A 2008 study in the biobehavioural health department at Pennsylvania State University revealed that eating roughly a handful of pistachios a day lowered the blood pressure of participants. This was also shown to be true for walnuts, both for participants at rest and those under stress.
- Type: Best if organic and eaten raw, as cooking alters some of the nuts’ nutritional benefits. Avoid commercially roasted varieties as these are sometimes cooked in hydrogenated oils, which are full of unhealthy trans fats, or salted.
- Serving suggestion: 23 whole raw almonds or 49 dry pistachio nut kernels equates to approximately 163 calories per serve. A serve of English walnuts (one ounce or 14 halves) is roughly 185 calories. Always store nuts in the fridge for maximum freshness.

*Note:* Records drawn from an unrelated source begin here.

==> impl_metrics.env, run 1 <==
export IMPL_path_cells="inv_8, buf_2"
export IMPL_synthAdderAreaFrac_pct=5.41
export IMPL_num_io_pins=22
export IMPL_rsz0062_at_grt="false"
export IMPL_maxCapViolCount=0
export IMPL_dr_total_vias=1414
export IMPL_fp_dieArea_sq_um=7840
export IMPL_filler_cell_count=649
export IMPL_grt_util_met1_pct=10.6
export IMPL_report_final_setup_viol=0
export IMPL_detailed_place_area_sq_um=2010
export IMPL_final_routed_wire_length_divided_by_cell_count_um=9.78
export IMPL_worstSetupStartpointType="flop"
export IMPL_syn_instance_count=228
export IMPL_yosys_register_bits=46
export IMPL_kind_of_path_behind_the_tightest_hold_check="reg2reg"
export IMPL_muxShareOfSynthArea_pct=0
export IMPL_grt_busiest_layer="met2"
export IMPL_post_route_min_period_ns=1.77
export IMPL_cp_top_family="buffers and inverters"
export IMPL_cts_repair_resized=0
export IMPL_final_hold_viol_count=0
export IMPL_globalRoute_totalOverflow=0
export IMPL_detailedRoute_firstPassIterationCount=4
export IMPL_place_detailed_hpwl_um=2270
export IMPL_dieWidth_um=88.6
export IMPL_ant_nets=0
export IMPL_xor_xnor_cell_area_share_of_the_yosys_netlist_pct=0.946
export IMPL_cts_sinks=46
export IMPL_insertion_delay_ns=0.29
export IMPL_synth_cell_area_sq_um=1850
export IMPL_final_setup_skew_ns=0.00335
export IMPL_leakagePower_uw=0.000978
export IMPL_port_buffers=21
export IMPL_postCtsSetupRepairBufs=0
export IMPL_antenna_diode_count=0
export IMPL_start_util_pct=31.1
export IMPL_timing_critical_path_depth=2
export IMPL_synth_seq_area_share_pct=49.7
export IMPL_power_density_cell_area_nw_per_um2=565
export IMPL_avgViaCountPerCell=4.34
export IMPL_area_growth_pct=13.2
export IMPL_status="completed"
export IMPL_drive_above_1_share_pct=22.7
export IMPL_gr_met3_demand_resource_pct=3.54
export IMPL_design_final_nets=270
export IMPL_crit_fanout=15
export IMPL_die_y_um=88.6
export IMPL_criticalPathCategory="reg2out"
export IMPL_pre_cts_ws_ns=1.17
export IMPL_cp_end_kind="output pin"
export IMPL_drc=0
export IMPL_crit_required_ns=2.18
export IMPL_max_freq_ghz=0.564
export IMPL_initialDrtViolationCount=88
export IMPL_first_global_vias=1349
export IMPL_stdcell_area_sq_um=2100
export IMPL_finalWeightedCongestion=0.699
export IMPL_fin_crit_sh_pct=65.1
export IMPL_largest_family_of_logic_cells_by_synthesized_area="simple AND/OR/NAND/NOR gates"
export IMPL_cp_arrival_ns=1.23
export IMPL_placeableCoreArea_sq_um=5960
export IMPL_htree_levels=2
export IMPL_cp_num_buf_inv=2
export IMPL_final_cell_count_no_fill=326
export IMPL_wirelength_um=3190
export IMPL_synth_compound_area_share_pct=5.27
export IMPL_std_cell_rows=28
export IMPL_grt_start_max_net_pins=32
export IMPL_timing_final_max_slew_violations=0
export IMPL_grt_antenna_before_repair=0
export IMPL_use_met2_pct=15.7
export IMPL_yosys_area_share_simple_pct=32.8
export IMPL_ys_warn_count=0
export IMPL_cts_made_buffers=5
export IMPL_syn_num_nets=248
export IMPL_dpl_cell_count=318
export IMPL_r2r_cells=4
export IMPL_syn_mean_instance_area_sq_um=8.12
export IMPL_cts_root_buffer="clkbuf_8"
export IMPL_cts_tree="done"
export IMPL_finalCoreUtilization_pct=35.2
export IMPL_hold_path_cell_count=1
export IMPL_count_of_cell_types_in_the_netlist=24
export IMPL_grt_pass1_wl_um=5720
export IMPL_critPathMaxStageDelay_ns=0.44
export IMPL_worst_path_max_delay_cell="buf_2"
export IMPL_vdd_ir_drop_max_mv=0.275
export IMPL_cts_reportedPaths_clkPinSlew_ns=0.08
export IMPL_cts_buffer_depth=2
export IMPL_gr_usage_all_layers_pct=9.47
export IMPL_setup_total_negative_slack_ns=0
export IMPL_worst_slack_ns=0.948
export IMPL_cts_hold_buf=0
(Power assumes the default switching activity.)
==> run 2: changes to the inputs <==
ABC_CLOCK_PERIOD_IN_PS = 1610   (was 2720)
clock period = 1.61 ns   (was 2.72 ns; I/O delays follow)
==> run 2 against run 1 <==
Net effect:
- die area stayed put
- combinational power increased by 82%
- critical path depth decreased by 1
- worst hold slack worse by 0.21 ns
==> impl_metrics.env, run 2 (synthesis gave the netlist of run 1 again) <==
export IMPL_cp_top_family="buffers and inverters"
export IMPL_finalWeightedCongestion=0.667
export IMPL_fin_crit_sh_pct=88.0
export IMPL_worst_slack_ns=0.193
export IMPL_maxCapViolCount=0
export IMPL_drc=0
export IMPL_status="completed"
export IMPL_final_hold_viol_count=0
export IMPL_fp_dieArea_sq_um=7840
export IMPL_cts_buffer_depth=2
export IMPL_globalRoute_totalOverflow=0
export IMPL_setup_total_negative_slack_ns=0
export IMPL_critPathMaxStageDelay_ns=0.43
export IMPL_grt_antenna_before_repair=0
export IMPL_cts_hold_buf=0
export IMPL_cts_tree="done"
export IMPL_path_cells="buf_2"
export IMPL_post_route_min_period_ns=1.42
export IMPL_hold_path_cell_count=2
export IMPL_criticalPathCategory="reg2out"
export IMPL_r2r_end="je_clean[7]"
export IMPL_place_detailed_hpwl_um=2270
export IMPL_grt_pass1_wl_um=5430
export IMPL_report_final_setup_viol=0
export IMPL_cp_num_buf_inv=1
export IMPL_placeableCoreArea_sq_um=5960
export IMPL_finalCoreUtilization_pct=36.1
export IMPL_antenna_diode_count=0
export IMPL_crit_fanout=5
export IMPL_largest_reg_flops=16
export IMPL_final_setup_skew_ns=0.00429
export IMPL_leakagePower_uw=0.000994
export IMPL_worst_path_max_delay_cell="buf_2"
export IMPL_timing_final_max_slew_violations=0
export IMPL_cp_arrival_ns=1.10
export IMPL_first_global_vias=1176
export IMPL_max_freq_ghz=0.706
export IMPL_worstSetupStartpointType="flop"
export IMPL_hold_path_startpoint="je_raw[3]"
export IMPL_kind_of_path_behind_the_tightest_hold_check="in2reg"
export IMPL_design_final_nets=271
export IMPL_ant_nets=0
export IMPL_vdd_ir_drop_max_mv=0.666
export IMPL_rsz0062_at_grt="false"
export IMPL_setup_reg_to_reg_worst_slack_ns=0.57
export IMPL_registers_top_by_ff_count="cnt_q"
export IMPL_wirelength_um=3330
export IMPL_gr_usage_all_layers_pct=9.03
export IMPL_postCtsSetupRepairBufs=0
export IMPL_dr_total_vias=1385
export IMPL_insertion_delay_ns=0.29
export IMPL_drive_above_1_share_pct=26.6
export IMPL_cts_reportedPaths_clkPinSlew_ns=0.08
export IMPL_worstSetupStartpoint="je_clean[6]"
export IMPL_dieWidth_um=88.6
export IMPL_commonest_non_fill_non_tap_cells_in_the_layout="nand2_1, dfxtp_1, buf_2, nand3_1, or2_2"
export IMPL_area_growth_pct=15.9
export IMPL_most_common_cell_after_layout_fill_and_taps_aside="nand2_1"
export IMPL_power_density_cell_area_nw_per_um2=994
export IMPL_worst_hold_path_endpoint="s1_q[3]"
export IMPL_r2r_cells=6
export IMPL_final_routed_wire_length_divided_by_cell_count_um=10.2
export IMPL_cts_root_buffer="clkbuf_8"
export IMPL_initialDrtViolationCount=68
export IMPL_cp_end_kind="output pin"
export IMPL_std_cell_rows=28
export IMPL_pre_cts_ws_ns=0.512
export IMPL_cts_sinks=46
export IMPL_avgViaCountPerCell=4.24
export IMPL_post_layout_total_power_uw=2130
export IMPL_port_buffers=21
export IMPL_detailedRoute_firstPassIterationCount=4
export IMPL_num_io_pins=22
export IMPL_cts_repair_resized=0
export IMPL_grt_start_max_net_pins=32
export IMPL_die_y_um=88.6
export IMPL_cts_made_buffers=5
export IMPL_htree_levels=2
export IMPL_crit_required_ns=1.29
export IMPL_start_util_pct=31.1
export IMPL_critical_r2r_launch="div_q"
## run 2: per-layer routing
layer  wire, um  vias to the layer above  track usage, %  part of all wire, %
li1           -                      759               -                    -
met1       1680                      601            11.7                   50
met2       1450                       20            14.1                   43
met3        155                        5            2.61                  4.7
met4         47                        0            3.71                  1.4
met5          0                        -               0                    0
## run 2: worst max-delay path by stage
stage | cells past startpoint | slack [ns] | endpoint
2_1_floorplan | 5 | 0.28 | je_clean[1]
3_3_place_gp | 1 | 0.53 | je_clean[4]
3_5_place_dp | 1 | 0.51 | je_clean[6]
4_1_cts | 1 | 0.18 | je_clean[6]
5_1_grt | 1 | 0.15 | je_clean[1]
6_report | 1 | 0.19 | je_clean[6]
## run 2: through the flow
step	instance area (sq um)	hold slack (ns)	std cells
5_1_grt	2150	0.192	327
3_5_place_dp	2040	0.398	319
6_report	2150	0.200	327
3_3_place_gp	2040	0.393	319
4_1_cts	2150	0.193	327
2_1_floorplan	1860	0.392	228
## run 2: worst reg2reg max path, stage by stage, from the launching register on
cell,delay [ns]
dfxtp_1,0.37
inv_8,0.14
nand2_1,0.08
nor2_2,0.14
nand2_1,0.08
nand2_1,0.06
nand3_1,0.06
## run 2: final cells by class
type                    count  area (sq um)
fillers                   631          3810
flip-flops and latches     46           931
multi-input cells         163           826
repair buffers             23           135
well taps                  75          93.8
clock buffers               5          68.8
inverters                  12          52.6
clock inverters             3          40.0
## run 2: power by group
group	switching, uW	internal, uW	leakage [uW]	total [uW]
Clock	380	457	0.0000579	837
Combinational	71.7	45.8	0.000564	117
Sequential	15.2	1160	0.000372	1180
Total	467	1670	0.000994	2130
==> config.mk <==
export PLATFORM = sky130hd
export DESIGN_NAME = conv2d_backprop
export DESIGN_NICKNAME = d
export VERILOG_FILES = /design/src/rtl/conv2d_backprop.sv
export SDC_FILE = /design/constraint.sdc
export NUM_CORES = 2
export LEC_CHECK = 0
export BUFFER_PORTS_ARGS = -buffer_cell sky130_fd_sc_hd__buf_2
export CORE_UTILIZATION = 45
export CTS_CLUSTER_SIZE = 14
export DETAILED_ROUTE_END_ITERATION = 12
export PLACE_DENSITY_LB_ADDON = 0.2
export SYNTH_ARGS = -nofsm -noshare
export SYNTH_HDL_FRONTEND = slang
export SYNTH_SLANG_ARGS = --single-unit
==> constraint.sdc <==
create_clock -name clk -period 26.9 [get_ports clk]
set_clock_uncertainty 0.2 [all_clocks]
set_input_delay 2.69 -clock clk [delete_from_list [all_inputs] [get_ports clk]]
set_output_delay 2.69 -clock clk [all_outputs]
set_load 0.05 [all_outputs]
<file path="config.mk">
export PLATFORM = sky130hd
export DESIGN_NAME = alu_op_dispatch
export DESIGN_NICKNAME = d
export VERILOG_FILES = /design/src/rtl/alu_op_dispatch.sv
export SDC_FILE = /design/constraint.sdc
export NUM_CORES = 1
export LEC_CHECK = 0
export ABC_AREA = 1
export BUFFER_PORTS_ARGS = -buffer_cell sky130_fd_sc_hd__buf_2
export CORE_AREA = 2 2 79 81
export DETAILED_ROUTE_END_ITERATION = 12
export DIE_AREA = 0 0 81 83
export PLACE_DENSITY = 0.77
export SLEW_MARGIN = 5
export SYNTH_ARGS = -nofsm -noshare
export SYNTH_HDL_FRONTEND = slang
export SYNTH_SLANG_ARGS = --single-unit
</file>
<file path="constraint.sdc">
create_clock -name clk -period 2.3 [get_ports clk]
set_clock_uncertainty 0.15 [all_clocks]
set_input_delay 0.46 -clock clk [delete_from_list [all_inputs] [get_ports clk]]
set_output_delay 0.46 -clock clk [all_outputs]
set_load 0.1 [all_outputs]
</file>
[src/rtl/rdata_router.sv]
// Read-return multiplexer: tracks accepted reads through a short return
// pipeline so each slave can answer after its own fixed latency.
module rdata_router #(
  parameter int                   NUM_SLV  = 4,
  parameter int                   DW       = 32,
  parameter int                   MAX_LAT  = 3,
  parameter logic [2*NUM_SLV-1:0] LAT_VEC  = {NUM_SLV{2'd1}},
  parameter logic [DW-1:0]        DEF_DATA = '0
) (
  input  logic                  clk,
  input  logic                  rst,
  input  logic                  rd_req,
  input  logic [NUM_SLV-1:0]    cs_n,
  input  logic [NUM_SLV*DW-1:0] read_data_slv,
  output logic                  stall,
  output logic [DW-1:0]         read_data,
  output logic                  read_valid,
  output logic                  rd_err,
  output logic                  err_multi,
  output logic [7:0]            err_cnt
);
  localparam int IW = (NUM_SLV > 1) ? $clog2(NUM_SLV) : 1;

  logic [1:0]    lat_tab  [NUM_SLV];
  logic [DW-1:0] slv_data [NUM_SLV];

  generate
    for (genvar gi = 0; gi < NUM_SLV; gi++) begin : g_slv
      assign lat_tab[gi]  = LAT_VEC[2*gi +: 2];
      assign slv_data[gi] = read_data_slv[DW*gi +: DW];
      if (LAT_VEC[2*gi +: 2] == 2'd0 || int'(LAT_VEC[2*gi +: 2]) > MAX_LAT) begin : g_bad_lat
        $error("rdata_router: LAT_VEC entry %0d out of range 1..MAX_LAT", gi);
      end
    end
    if (MAX_LAT < 1) begin : g_bad_max
      $error("rdata_router: MAX_LAT must be at least 1");
    end
  endgenerate

  // Return pipeline: entry k returns k cycles from now (entry 0 is live).
  logic [MAX_LAT-1:0] vld_reg, vld_next;
  logic [MAX_LAT-1:0] err_reg, err_next;
  logic [IW-1:0]      idx_reg  [MAX_LAT];
  logic [IW-1:0]      idx_next [MAX_LAT];

  logic       err_multi_reg, err_multi_next;
  logic [7:0] err_cnt_reg, err_cnt_next;

  logic [NUM_SLV-1:0] low;
  logic [IW-1:0]      sel;
  logic               none;
  logic               multi;
  logic [31:0]        lat;
  logic               target_busy;
  logic               accept;

  assign low   = ~cs_n;
  assign none  = (low == '0);
  // Clearing the lowest set bit leaves something only if two or more were set.
  assign multi = |(low & (low - NUM_SLV'(1)));

  always_comb begin
    sel = '0;
    for (int i = NUM_SLV - 1; i >= 0; i--) begin
      if (low[i]) sel = IW'(i);
    end
  end

  assign lat = none ? 32'd1 : 32'(lat_tab[sel]);

  // A request of latency MAX_LAT lands beyond every occupied entry.
  always_comb begin
    target_busy = 1'b0;
    for (int k = 1; k < MAX_LAT; k++) begin
      if (lat == 32'(k)) target_busy = vld_reg[k];
    end
  end

  assign stall  = ~rst & rd_req & target_busy;
  assign accept = ~rst & rd_req & ~target_busy;

  always_comb begin
    vld_next = '0;
    err_next = '0;
    for (int k = 0; k < MAX_LAT; k++) idx_next[k] = '0;
    for (int k = 0; k < MAX_LAT - 1; k++) begin
      vld_next[k] = vld_reg[k+1];
      err_next[k] = err_reg[k+1];
      idx_next[k] = idx_reg[k+1];
    end
    if (accept) begin
      for (int k = 0; k < MAX_LAT; k++) begin
        if (lat == 32'(k + 1)) begin
          vld_next[k] = 1'b1;
          err_next[k] = none;
          idx_next[k] = sel;
        end
      end
    end
  end

  always_comb begin
    err_multi_next = accept & multi;
    err_cnt_next   = err_cnt_reg;
    if (accept && (none || multi) && (err_cnt_reg != 8'hFF)) begin
      err_cnt_next = err_cnt_reg + 8'd1;
    end
  end

  always_ff @(posedge clk) begin
    if (rst) begin
      vld_reg       <= '0;
      err_reg       <= '0;
      for (int k = 0; k < MAX_LAT; k++) idx_reg[k] <= '0;
      err_multi_reg <= 1'b0;
      err_cnt_reg   <= 8'd0;
    end else begin
      vld_reg       <= vld_next;
      err_reg       <= err_next;
      for (int k = 0; k < MAX_LAT; k++) idx_reg[k] <= idx_next[k];
      err_multi_reg <= err_multi_next;
      err_cnt_reg   <= err_cnt_next;
    end
  end

  assign read_valid = ~rst & vld_reg[0];
  assign rd_err     = read_valid & err_reg[0];
  assign err_multi  = ~rst & err_multi_reg;
  assign err_cnt    = rst ? 8'd0 : err_cnt_reg;

  always_comb begin
    read_data = '0;
    if (read_valid) read_data = err_reg[0] ? DEF_DATA : slv_data[idx_reg[0]];
  end

endmodule
<file path="src/rtl/noc_pkg.sv">
// Shared NoC definitions: output port indices and dispatch FSM encoding.
// Imported by the router output-stage logic.
package noc_pkg;

   localparam int PORT_W    = 0;
   localparam int PORT_S    = 1;
   localparam int PORT_E    = 2;
   localparam int PORT_N    = 3;
   localparam int PORT_L    = 4;
   localparam int NUM_PORTS = 5;

   typedef enum logic [1:0] {
      ST_IDLE = 2'd0,
      ST_REQ  = 2'd1,
      ST_LOAD = 2'd2,
      ST_SEND = 2'd3
   } state_t;

endpackage

</file>
<file path="src/rtl/xy_route_calc.sv">
// XY dimension-order route: resolve X first, then Y, else local.
// Pure combinational, one-hot port result.
module xy_route_calc
   import noc_pkg::*;
#(
   parameter int X_W   = 2,
   parameter int Y_W   = 2,
   parameter int POS_X = 1,
   parameter int POS_Y = 1
) (
   input  logic [X_W-1:0]       dx,
   input  logic [Y_W-1:0]       dy,
   output logic [NUM_PORTS-1:0] port
);

   localparam int unsigned PX = POS_X;
   localparam int unsigned PY = POS_Y;

   // priority compare: X offset wins over Y offset
   always_comb begin
      port = '0;
      if (32'(dx) > PX) begin
         port[PORT_E] = 1'b1;
      end else if (32'(dx) < PX) begin
         port[PORT_W] = 1'b1;
      end else if (32'(dy) > PY) begin
         port[PORT_N] = 1'b1;
      end else if (32'(dy) < PY) begin
         port[PORT_S] = 1'b1;
      end else begin
         port[PORT_L] = 1'b1;
      end
   end

endmodule

</file>
<file path="src/rtl/xy_out_dispatch.sv">
// Router output stage: pop a flit, XY-route it, hold until accepted.
// Optional destination range check/drop: define XY_ROUTE_CHECK_EN.
module xy_out_dispatch
   import noc_pkg::*;
#(
   parameter int DATA_WIDTH = 37,
   parameter int X_W        = 2,
   parameter int Y_W        = 2,
   parameter int X_LSB      = 0,
   parameter int Y_LSB      = 2,
   parameter int POS_X      = 1,
   parameter int POS_Y      = 1,
   parameter int MESH_X     = 4,
   parameter int MESH_Y     = 4
) (
   input  logic                  clk,
   input  logic                  reset,
   input  logic                  fifo_empty,
   output logic                  fifo_rdreq,
   input  logic [DATA_WIDTH-1:0] fifo_data,
   output logic [DATA_WIDTH-1:0] out_data,
   output logic [NUM_PORTS-1:0]  out_valid,
   input  logic [NUM_PORTS-1:0]  out_ready,
   output logic                  busy,
   output logic                  drop_pulse,
   output logic [7:0]            drop_cnt
);

   state_t                  state_q, state_d;
   logic                    fifo_rdreq_q, fifo_rdreq_d;
   logic [DATA_WIDTH-1:0]   out_data_q, out_data_d;
   logic [NUM_PORTS-1:0]    out_valid_q, out_valid_d;
   logic                    drop_pulse_q, drop_pulse_d;
   logic [7:0]              drop_cnt_q, drop_cnt_d;

   logic [X_W-1:0]          dx;
   logic [Y_W-1:0]          dy;
   logic [NUM_PORTS-1:0]    route;
   logic                    bad_coord;
   logic                    hs;

   assign dx = fifo_data[X_LSB +: X_W];
   assign dy = fifo_data[Y_LSB +: Y_W];
   assign hs = |(out_valid_q & out_ready);

   xy_route_calc #(
      .X_W   (X_W),
      .Y_W   (Y_W),
      .POS_X (POS_X),
      .POS_Y (POS_Y)
   ) u_route (
      .dx   (dx),
      .dy   (dy),
      .port (route)
   );

`ifdef XY_ROUTE_CHECK_EN
   localparam int unsigned MX = MESH_X;
   localparam int unsigned MY = MESH_Y;

   // destination outside the mesh cannot be routed
   always_comb begin
      bad_coord = (32'(dx) >= MX) || (32'(dy) >= MY);
   end
`else
   // no range check: every flit is routable
   always_comb begin
      bad_coord = 1'b0;
   end
`endif

   // state and registered outputs; reset discards any in-flight flit
   always_ff @(posedge clk or posedge reset) begin
      if (reset) begin
         state_q      <= ST_IDLE;
         fifo_rdreq_q <= 1'b0;
         out_data_q   <= '0;
         out_valid_q  <= '0;
         drop_pulse_q <= 1'b0;
         drop_cnt_q   <= '0;
      end else begin
         state_q      <= state_d;
         fifo_rdreq_q <= fifo_rdreq_d;
         out_data_q   <= out_data_d;
         out_valid_q  <= out_valid_d;
         drop_pulse_q <= drop_pulse_d;
         drop_cnt_q   <= drop_cnt_d;
      end
   end

   // next-state: pop, wait a cycle for FIFO data, load, hold until accepted
   always_comb begin
      state_d = state_q;
      case (state_q)
         ST_IDLE: if (!fifo_empty) state_d = ST_REQ;
         ST_REQ:  state_d = ST_LOAD;
         ST_LOAD: begin
            if (bad_coord) begin
               state_d = fifo_empty ? ST_IDLE : ST_REQ;
            end else begin
               state_d = ST_SEND;
            end
         end
         ST_SEND: begin
            if (hs) state_d = fifo_empty ? ST_IDLE : ST_REQ;
         end
         default: state_d = ST_IDLE;
      endcase
   end

   // output next values; pop request overlaps the accepting cycle
   always_comb begin
      fifo_rdreq_d = 1'b0;
      out_data_d   = out_data_q;
      out_valid_d  = out_valid_q;
      drop_pulse_d = 1'b0;
      drop_cnt_d   = drop_cnt_q;
      case (state_q)
         ST_IDLE: fifo_rdreq_d = !fifo_empty;
         ST_LOAD: begin
            if (bad_coord) begin
               drop_pulse_d = 1'b1;
               if (drop_cnt_q != 8'hff) drop_cnt_d = drop_cnt_q + 8'd1;
               fifo_rdreq_d = !fifo_empty;
            end else begin
               out_data_d  = fifo_data;
               out_valid_d = route;
            end
         end
         ST_SEND: begin
            if (hs) begin
               out_valid_d  = '0;
               fifo_rdreq_d = !fifo_empty;
            end
         end
         default: ;
      endcase
   end

   assign fifo_rdreq = fifo_rdreq_q;
   assign out_data   = out_data_q;
   assign out_valid  = out_valid_q;
   assign busy       = (state_q != ST_IDLE);
   assign drop_pulse = drop_pulse_q;
   assign drop_cnt   = drop_cnt_q;

endmodule

</file>
**src/rtl/hier_leaf_pkg.sv**
```systemverilog
// hier_leaf_pkg
//   Shared types and default sizes for the leaf skid stages that sit below
//   the fan-out hierarchy nodes.
//   - skid_state_t : occupancy state of a leaf (EMPTY / ONE / FULL)
//   - LEAF_WIDTH   : default payload width used by parents when instantiating
//   - LEAF_CNT_W   : default transfer counter width used by parents
package hier_leaf_pkg;

  typedef enum logic [1:0] {
    EMPTY = 2'd0,
    ONE   = 2'd1,
    FULL  = 2'd2
  } skid_state_t;

  localparam int LEAF_WIDTH = 8;
  localparam int LEAF_CNT_W = 16;

endpackage

```
**src/rtl/hier_leaf_skid_stage.sv**
```systemverilog
// hier_leaf_skid_stage
//   Two-entry skid buffer with registered handshakes on both sides and a
//   wrapping count of completed output transfers.
// Ports:
//   clk        - clock, all state changes on the rising edge
//   rst        - synchronous active-high reset
//   in_valid   - upstream offers in_data
//   in_ready   - stage can take a word this cycle (registered)
//   in_data    - upstream payload
//   out_valid  - out_data holds a valid word (registered)
//   out_ready  - downstream takes the word this cycle
//   out_data   - downstream payload (registered, from the main register)
//   xfer_count - completed output transfers, modulo 2^CNT_W
//   busy       - at least one word is held
module hier_leaf_skid_stage
  import hier_leaf_pkg::*;
#(
  parameter int WIDTH = LEAF_WIDTH,
  parameter int CNT_W = LEAF_CNT_W
) (
  input  logic             clk,
  input  logic             rst,
  input  logic             in_valid,
  output logic             in_ready,
  input  logic [WIDTH-1:0] in_data,
  output logic             out_valid,
  input  logic             out_ready,
  output logic [WIDTH-1:0] out_data,
  output logic [CNT_W-1:0] xfer_count,
  output logic             busy
);

  localparam logic [CNT_W-1:0] CNT_ONE = {{(CNT_W-1){1'b0}}, 1'b1};

  skid_state_t      r_state;
  logic             r_in_ready;
  logic             r_out_valid;
  logic [WIDTH-1:0] r_main;
  logic [WIDTH-1:0] r_skid;
  logic [CNT_W-1:0] r_count;

  logic w_accept;
  logic w_emit;
  logic w_main_from_in;
  logic w_main_from_skid;
  logic w_skid_load;

  // Handshakes only look at the registered ready/valid flags, so neither
  // output depends combinationally on in_valid or out_ready.
  assign w_accept = in_valid & r_in_ready;
  assign w_emit   = r_out_valid & out_ready;

  // Data-path load enables, decoded from the current state and handshakes.
  always_comb begin
    w_main_from_in   = 1'b0;
    w_main_from_skid = 1'b0;
    w_skid_load      = 1'b0;
    case (r_state)
      EMPTY: w_main_from_in = w_accept;
      ONE: begin
        // Accept while emitting replaces main; accept while stalled spills to skid.
        w_main_from_in = w_accept & w_emit;
        w_skid_load    = w_accept & ~w_emit;
      end
      FULL:    w_main_from_skid = w_emit;
      default: ;
    endcase
  end

  // Control FSM with registered handshake outputs and the transfer counter.
  always_ff @(posedge clk) begin
    if (rst) begin
      r_state     <= EMPTY;
      r_in_ready  <= 1'b1;
      r_out_valid <= 1'b0;
      r_count     <= '0;
    end else begin
      if (w_emit) begin
        r_count <= r_count + CNT_ONE;
      end
      case (r_state)
        EMPTY: begin
          if (w_accept) begin
            r_state     <= ONE;
            r_out_valid <= 1'b1;
            r_in_ready  <= 1'b1;
          end
        end
        ONE: begin
          if (w_accept && !w_emit) begin
            r_state     <= FULL;
            r_out_valid <= 1'b1;
            r_in_ready  <= 1'b0;
          end else if (!w_accept && w_emit) begin
            r_state     <= EMPTY;
            r_out_valid <= 1'b0;
            r_in_ready  <= 1'b1;
          end
        end
        FULL: begin
          // in_ready is low here, so only an emit can change occupancy.
          if (w_emit) begin
            r_state     <= ONE;
            r_out_valid <= 1'b1;
            r_in_ready  <= 1'b1;
          end
        end
        default: begin
          r_state     <= EMPTY;
          r_out_valid <= 1'b0;
          r_in_ready  <= 1'b1;
        end
      endcase
    end
  end

  // Payload registers carry no reset; their contents only matter while the
  // state marks them as occupied.
  always_ff @(posedge clk) begin
    if (w_main_from_in) begin
      r_main <= in_data;
    end else if (w_main_from_skid) begin
      r_main <= r_skid;
    end
    if (w_skid_load) begin
      r_skid <= in_data;
    end
  end

  assign in_ready   = r_in_ready;
  assign out_valid  = r_out_valid;
  assign out_data   = r_main;
  assign xfer_count = r_count;
  assign busy       = (r_state != EMPTY);

endmodule

```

Spinach, broccoli, kale, romaine lettuce, Brussels sprouts, green peppers, green beans, peas, and zucchini – all of these dark green vegies contain B-complex vitamins, essential for the production of serotonin, a mood-enhancing neurotransmitter. High amounts of potassium are also typically present in these dark green vegetables, which studies have shown to be ideal for calming nerves. Duigan rates his faves as spinach and broccoli, as only 30 grams of spinach provides a huge 40 per cent of your daily magnesium requirement, and deficiencies in this mineral can trigger migraine headaches and fatigue. Broccoli is also a stress-soothing food as it has all the essential B vitamins plus the added benefits of folic acid, which scientific studies have shown can diminish feelings of stress and depression.
- Type: Duigan says the rule here is "the darker the better...so dark green rocket is better than pale green iceberg lettuce".
- Serving suggestion: Limit to one-and-a-half cups (cooked) a day if you're trying to lose weight or maintain your weight and have had difficulty in the past. Remember to individualise portion sizes depending on your activity level and metabolic needs.
Evidently, all of these foods listed above are not only extremely healthy, but also extremely delicious! Despite this knowledge, all of us, no matter how strong our willpower, struggle to resist turning to junk food to console ourselves when faced with stressful situations. But if you stick to munching on these highly nutritious, low fat, low sugar, low caffeine, vitamin and mineral-rich alternatives, your body and mind will thank you and that should be reward enough!